Esta aseveración no es una mera ocurrencia. En un libro en el que Jean Meyer entrevistó a los más connotados historiadores de finales del siglo XX, titulado Egohistorias, aparece Antonio Alatorre junto a Luis González, Miguel León-Portilla, Alfredo López Austin, Edmundo O’Gorman y Silvio Zavala, a los que también se agregan Octavio Paz y Luis Villoro. Así, debemos preguntarnos: ¿por qué Meyer, el autor de La Cristiada, incluyó a Alatorre en este grupo de notables historiadores?
Entre la literatura y la historia
La respuesta la da el propio Alatorre. Como se sabe, nació en Autlán –de la Grana–, al suroeste de Jalisco, en 1922. Su educación primaria la hizo en la escuela pública local, dirigida por la admirable Mariquita Mares, inolvidable para Antonio. Luego pasó a un seminario, donde su materia “predilecta” fue la historia, sobre todo la del periodo antiguo, en particular la época en que se derrumbó el Imperio romano; esto es, el periodo de la transición entre el final de la cultura clásica y la llegada de la Edad Media, definida por la hegemonía del cristianismo.
Una vez abandonado el seminario, y a pesar de carecer de vocación abogadil, en 1943 empezó a estudiar Derecho en la Universidad Autónoma de Guadalajara. Allí conoció a Luis González, quien tampoco tenía vocación abogadil, lo que explica que se haya trasladado a la capital para estudiar Historia en El Colegio de México.
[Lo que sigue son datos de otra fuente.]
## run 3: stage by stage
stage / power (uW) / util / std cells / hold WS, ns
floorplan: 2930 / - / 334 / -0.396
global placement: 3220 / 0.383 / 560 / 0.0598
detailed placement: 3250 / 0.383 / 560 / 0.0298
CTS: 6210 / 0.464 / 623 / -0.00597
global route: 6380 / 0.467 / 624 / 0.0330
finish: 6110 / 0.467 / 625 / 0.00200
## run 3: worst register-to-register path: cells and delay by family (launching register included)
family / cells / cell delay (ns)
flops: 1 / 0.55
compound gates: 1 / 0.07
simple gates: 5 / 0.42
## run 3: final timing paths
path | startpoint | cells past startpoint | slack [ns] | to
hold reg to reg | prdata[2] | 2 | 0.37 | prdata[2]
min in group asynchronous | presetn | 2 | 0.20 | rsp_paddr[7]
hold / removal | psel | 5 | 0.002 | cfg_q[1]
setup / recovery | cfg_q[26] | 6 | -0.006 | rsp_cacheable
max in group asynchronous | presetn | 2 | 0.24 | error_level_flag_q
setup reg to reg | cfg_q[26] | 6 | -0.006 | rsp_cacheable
## src/core/rbsc_pkg.sv

```systemverilog
`default_nettype none
package rbsc_pkg;
    // time base
    localparam int unsigned CLK_PERIOD_NS = 10;
    localparam int unsigned SUPPLY_SETTLE_MS = 100;
    localparam int unsigned SUPPLY_SETTLE_CYC = (SUPPLY_SETTLE_MS * 1000000) / CLK_PERIOD_NS;
    // clock ratios, in sys_clk cycles per half period
    localparam int unsigned SYS_HALF = 1;
    localparam int unsigned MODE_DIV = 256;
    localparam int unsigned MODE_HALF = SYS_HALF * MODE_DIV;
    localparam int unsigned MASTER_HALF = 1;
    // boot stream
    localparam int unsigned STREAM_LEN = 256;
    localparam logic [8:0] STREAM_LAST = 9'h0FF;
    localparam int unsigned MODE_DEF_W = 19;
    localparam logic [8:0] TIMER_DIS_POS = 9'h00B;
    // interrupt register layout
    localparam int unsigned GEN_INT_W = 6;
    localparam int unsigned INT_W = 7;
    localparam int unsigned NMI_POS = 6;
    localparam int unsigned TIMER_INT_POS = 5;
    localparam int unsigned TIMER_W = 16;
    // agent reset hold for a requested cold or warm reset
    localparam logic [7:0] RST_HOLD_LAST = 8'h0F;

    typedef enum logic [1:0] {
        DEV_RESET = 2'b00,
        DEV_RUN = 2'b01,
        DEV_STANDBY = 2'b11
    } rbsc_dev_state_e;

    typedef enum logic [2:0] {
        AG_OFF = 3'b000,
        AG_SETTLE = 3'b001,
        AG_STREAM = 3'b011,
        AG_REL_COLD = 3'b010,
        AG_REL_WARM = 3'b110,
        AG_RUN = 3'b111,
        AG_HOLD = 3'b101
    } rbsc_agent_state_e;
endpackage
`default_nettype wire

```

## src/core/rbsc_if.sv

```systemverilog
`default_nettype none
interface rbsc_if;
    // agent to device
    logic supply_good;
    logic power_on_rst_n;
    logic warm_rst_n;
    logic mode_data;
    logic [rbsc_pkg::GEN_INT_W-1:0] int_n;
    logic nmi_n;
    logic external_request_n;
    logic master_clk_in;
    // device to agent
    logic mode_clk;
    logic master_clk_out;
    logic system_clk_internal;
    logic [1:0] transmit_clk_out;
    logic [1:0] receive_clk_out;
    logic sync_clk_out;

    modport device_mp (
        input supply_good, power_on_rst_n, warm_rst_n, mode_data, int_n, nmi_n,
        input external_request_n, master_clk_in,
        output mode_clk, master_clk_out, system_clk_internal, transmit_clk_out,
        output receive_clk_out, sync_clk_out
    );
    modport agent_mp (
        output supply_good, power_on_rst_n, warm_rst_n, mode_data, int_n, nmi_n,
        output external_request_n, master_clk_in,
        input mode_clk, master_clk_out, system_clk_internal, transmit_clk_out,
        input receive_clk_out, sync_clk_out
    );
endinterface
`default_nettype wire

```

## src/core/rbsc_clkdiv.sv

```systemverilog
`default_nettype none
module rbsc_clkdiv #(
    parameter int unsigned HALF = 1,
    parameter int unsigned CW = 1
) (
    // clock and reset
    input wire logic sys_clk,
    input wire logic nrst,
    // control
    input wire logic run,
    // divided clock
    output logic clk_o,
    output logic rise
);
    typedef struct packed {
        logic [CW-1:0] cnt;
        logic clk;
    } rbsc_div_s;

    rbsc_div_s s;
    rbsc_div_s next_s;
    logic tick;

    always_comb begin
        next_s = s;
        tick = run && (s.cnt == CW'(HALF - 1));
        // held low while stopped so it restarts on a fresh half period
        if (!run) begin
            next_s.cnt = '0;
            next_s.clk = 1'b0;
        end else if (tick) begin
            next_s.cnt = '0;
            next_s.clk = ~s.clk;
        end else begin
            next_s.cnt = CW'(s.cnt + 1'b1);
        end
    end

    always_ff @(posedge sys_clk) begin
        if (!nrst) begin
            s <= '0;
        end else begin
            s <= next_s;
        end
    end

    assign clk_o = s.clk;
    assign rise = tick && !s.clk;
endmodule // rbsc_clkdiv
`default_nettype wire

```

## src/core/rbsc_device.sv

```systemverilog
`default_nettype none
module rbsc_device (
    // clock and reset
    input wire logic sys_clk,
    input wire logic nrst,
    // link to the agent
    rbsc_if.device_mp link,
    // core side
    input wire logic wait_exec,
    input wire logic bus_idle,
    input wire logic [rbsc_pkg::TIMER_W-1:0] timer_compare,
    input wire logic timer_ack,
    // status
    output logic [rbsc_pkg::INT_W-1:0] int_reg,
    output logic core_clk_en,
    output logic standby,
    output logic int_enable,
    output logic in_reset,
    output logic boot_done,
    output logic timer_int_disabled
);
    typedef struct packed {
        rbsc_pkg::rbsc_dev_state_e st;
        logic [rbsc_pkg::INT_W-1:0] int_reg;
        logic [rbsc_pkg::TIMER_W-1:0] timer_cnt;
        logic timer_pend;
        logic tmr_dis;
        logic [8:0] boot_cnt;
        logic boot_active;
        logic boot_done;
        logic boot_tail;
        logic sg_prev;
        logic int_en;
        logic clk_en;
        logic in_reset;
        logic mclk_out;
        logic stby;
    } rbsc_dev_s;

    rbsc_dev_s s;
    rbsc_dev_s next_s;
    logic [rbsc_pkg::INT_W-1:0] irq;
    logic sys_clk_q;
    logic mode_clk_q;
    logic mode_rise;
    logic any_rst;

    // system clock runs only while the cold reset is released
    rbsc_clkdiv #(
        .HALF(rbsc_pkg::SYS_HALF),
        .CW(1)
    ) u_sysdiv (
        .sys_clk(sys_clk),
        .nrst(nrst),
        .run(link.power_on_rst_n),
        .clk_o(sys_clk_q),
        .rise()
    );

    // mode clock runs only while the boot stream is active; standby does not gate it
    rbsc_clkdiv #(
        .HALF(rbsc_pkg::MODE_HALF),
        .CW(8)
    ) u_modediv (
        .sys_clk(sys_clk),
        .nrst(nrst),
        .run(s.boot_active),
        .clk_o(mode_clk_q),
        .rise(mode_rise)
    );

    always_comb begin
        next_s = s;
        any_rst = !link.power_on_rst_n || !link.warm_rst_n;
        // pins are sampled every cycle, standby included
        irq = {~link.nmi_n, ~link.int_n};
        if (s.timer_pend && !s.tmr_dis) begin
            irq[rbsc_pkg::TIMER_INT_POS] = 1'b1;
        end
        next_s.int_reg = irq;
        next_s.mclk_out = link.master_clk_in;

        // timer never stops; set wins over acknowledge
        next_s.timer_cnt = rbsc_pkg::TIMER_W'(s.timer_cnt + 1'b1);
        if (timer_ack) begin
            next_s.timer_pend = 1'b0;
        end
        if (s.timer_cnt == timer_compare) begin
            next_s.timer_pend = 1'b1;
        end

        // boot stream
        next_s.sg_prev = link.supply_good;
        if (link.supply_good && !s.sg_prev) begin
            next_s.boot_active = 1'b1;
            next_s.boot_tail = 1'b0;
            next_s.boot_cnt = '0;
            next_s.boot_done = 1'b0;
        end else if (!link.supply_good) begin
            next_s.boot_active = 1'b0;
            next_s.boot_tail = 1'b0;
        end else if (s.boot_tail) begin
            // last high phase runs out whole; a cut would shorten the period
            if (!mode_clk_q) begin
                next_s.boot_active = 1'b0;
                next_s.boot_tail = 1'b0;
            end
        end else if (s.boot_active && mode_rise) begin
            // agent shifts on the falling edge, so data is settled here
            if (s.boot_cnt == rbsc_pkg::TIMER_DIS_POS) begin
                next_s.tmr_dis = link.mode_data;
            end
            next_s.boot_cnt = 9'(s.boot_cnt + 1'b1);
            if (s.boot_cnt == rbsc_pkg::STREAM_LAST) begin
                next_s.boot_tail = 1'b1;
                next_s.boot_done = 1'b1;
            end
        end

        // power state
        next_s.in_reset = any_rst;
        if (any_rst) begin
            next_s.st = rbsc_pkg::DEV_RESET;
            next_s.clk_en = 1'b1;
            next_s.int_en = 1'b0;
        end else begin
            case (s.st)
                rbsc_pkg::DEV_RESET: begin
                    next_s.st = rbsc_pkg::DEV_RUN;
                end
                rbsc_pkg::DEV_RUN: begin
                    if (wait_exec) begin
                        next_s.int_en = 1'b1;
                        if (bus_idle) begin
                            next_s.st = rbsc_pkg::DEV_STANDBY;
                            next_s.clk_en = 1'b0;
                        end
                        // busy bus: wait only sets int_en and stays in DEV_RUN
                    end
                end
                rbsc_pkg::DEV_STANDBY: begin
                    // wake does not look at the mask, only at pending lines
                    if (|irq) begin
                        next_s.st = rbsc_pkg::DEV_RUN;
                        next_s.clk_en = 1'b1;
                    end
                end
                default: begin
                    next_s.st = rbsc_pkg::DEV_RESET;
                end
            endcase
        end
        // flop copy keeps the standby pin free of decode glitches
        next_s.stby = (next_s.st == rbsc_pkg::DEV_STANDBY);
    end

    always_ff @(posedge sys_clk) begin
        if (!nrst) begin
            s <= '{
                st: rbsc_pkg::DEV_RESET,
                clk_en: 1'b1,
                in_reset: 1'b1,
                default: '0
            };
        end else begin
            s <= next_s;
        end
    end

    // all clock outputs come from divider or sample flops; system and mode clocks stop when their divider run drops
    assign link.system_clk_internal = sys_clk_q;
    assign link.transmit_clk_out = {2{sys_clk_q}};
    assign link.receive_clk_out = {2{sys_clk_q}};
    assign link.sync_clk_out = sys_clk_q;
    assign link.mode_clk = mode_clk_q;
    assign link.master_clk_out = s.mclk_out;

    assign int_reg = s.int_reg;
    assign core_clk_en = s.clk_en;
    assign standby = s.stby;
    assign int_enable = s.int_en;
    assign in_reset = s.in_reset;
    assign boot_done = s.boot_done;
    assign timer_int_disabled = s.tmr_dis;
endmodule // rbsc_device
`default_nettype wire

```

## src/flat_wrapper.sv

```systemverilog
// flat-port wrapper written by rule: the top's interface ports become plain ports
module rbsc_device_flat 
  (sys_clk, nrst, wait_exec, bus_idle, timer_compare, timer_ack, int_reg, core_clk_en, standby, int_enable, in_reset, boot_done, timer_int_disabled, link_supply_good, link_power_on_rst_n, link_warm_rst_n, link_mode_data, link_int_n, link_nmi_n, link_external_request_n, link_master_clk_in, link_mode_clk, link_master_clk_out, link_system_clk_internal, link_transmit_clk_out, link_receive_clk_out, link_sync_clk_out);
  rbsc_if link_i ();
  input wire logic sys_clk;
  input wire logic nrst;
  input wire logic wait_exec;
  input wire logic bus_idle;
  input wire logic [rbsc_pkg::TIMER_W-1:0] timer_compare;
  input wire logic timer_ack;
  output logic [rbsc_pkg::INT_W-1:0] int_reg;
  output logic core_clk_en;
  output logic standby;
  output logic int_enable;
  output logic in_reset;
  output logic boot_done;
  output logic timer_int_disabled;
  input wire logic [$bits(link_i.supply_good)-1:0] link_supply_good;
  input wire logic [$bits(link_i.power_on_rst_n)-1:0] link_power_on_rst_n;
  input wire logic [$bits(link_i.warm_rst_n)-1:0] link_warm_rst_n;
  input wire logic [$bits(link_i.mode_data)-1:0] link_mode_data;
  input wire logic [$bits(link_i.int_n)-1:0] link_int_n;
  input wire logic [$bits(link_i.nmi_n)-1:0] link_nmi_n;
  input wire logic [$bits(link_i.external_request_n)-1:0] link_external_request_n;
  input wire logic [$bits(link_i.master_clk_in)-1:0] link_master_clk_in;
  output wire logic [$bits(link_i.mode_clk)-1:0] link_mode_clk;
  output wire logic [$bits(link_i.master_clk_out)-1:0] link_master_clk_out;
  output wire logic [$bits(link_i.system_clk_internal)-1:0] link_system_clk_internal;
  output wire logic [$bits(link_i.transmit_clk_out)-1:0] link_transmit_clk_out;
  output wire logic [$bits(link_i.receive_clk_out)-1:0] link_receive_clk_out;
  output wire logic [$bits(link_i.sync_clk_out)-1:0] link_sync_clk_out;
  assign link_i.supply_good = link_supply_good;
  assign link_i.power_on_rst_n = link_power_on_rst_n;
  assign link_i.warm_rst_n = link_warm_rst_n;
  assign link_i.mode_data = link_mode_data;
  assign link_i.int_n = link_int_n;
  assign link_i.nmi_n = link_nmi_n;
  assign link_i.external_request_n = link_external_request_n;
  assign link_i.master_clk_in = link_master_clk_in;
  assign link_mode_clk = link_i.mode_clk;
  assign link_master_clk_out = link_i.master_clk_out;
  assign link_system_clk_internal = link_i.system_clk_internal;
  assign link_transmit_clk_out = link_i.transmit_clk_out;
  assign link_receive_clk_out = link_i.receive_clk_out;
  assign link_sync_clk_out = link_i.sync_clk_out;
  rbsc_device u_core (.sys_clk(sys_clk), .nrst(nrst), .link(link_i), .wait_exec(wait_exec), .bus_idle(bus_idle), .timer_compare(timer_compare), .timer_ack(timer_ack), .int_reg(int_reg), .core_clk_en(core_clk_en), .standby(standby), .int_enable(int_enable), .in_reset(in_reset), .boot_done(boot_done), .timer_int_disabled(timer_int_disabled));
endmodule
```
Influido ahora por su reciente amigo Juan José Arreola, y motivado por Luis González, solicitó una beca al presidente de El Colegio, Alfonso Reyes, para estudiar Literatura. Para su desgracia, Reyes le contestó que en El Colegio no se hacían estudios literarios por el momento, pero sí de naturaleza histórica. La contrarrespuesta de Alatorre fue inmediata: entonces intentaría hacerse historiador. Incluso propuso un tema de estudio, “La historia de los heterodoxos en México”, el que no pareció gustarle al director del Centro de Estudios Históricos, don Silvio Zavala, por ser un simple eco de la obra clásica de don Marcelino Menéndez Pelayo, muy leída por Alatorre. Acaso también asoció el tema propuesto por el joven aspirante con la investigación que por entonces desarrollaba Julio Jiménez Rueda en el Archivo General de la Nación, sobre herejías novohispanas.
A pesar de esta negativa, Alatorre se trasladó a la capital del país, donde para su fortuna encontró acomodo en el Fondo de Cultura Económica, lo que significó una experiencia gratísima y decisiva para su vida. Mucho más significativo fue que, para finales de ese decenio, el de los cuarenta, en El Colegio de México se abrieron los estudios literarios gracias a la llegada del exiliado argentino Raimundo Lida. Antonio Alatorre y Margit Frenk fueron sus primeros y mejores discípulos. Más aún, fueron sus herederos, pues sucesivamente les correspondió dirigir y consolidar el Centro de Estudios Lingüísticos y Literarios fundado por Lida, quien abandonó México a principios de los años cincuenta.
Ya como profesor-investigador de El Colegio de México, Alatorre mantuvo vínculos con el Fondo de Cultura Económica como traductor, y luego como autor. Significativa e ilustrativamente, tradujo más libros de historia que de literatura. Lo reconoció él mismo: “la mayor parte de los libros que he traducido son de historia”. Sin embargo, la verdadera vinculación entre la filología y la historia se dio en los propios libros y artículos de Alatorre. Lo cito otra vez: “yo siento que la tarea del crítico literario es prácticamente igual a la del historiador”, aunque si al primero lo debe definir el amor por la literatura, al otro lo mueve el interés por el pasado.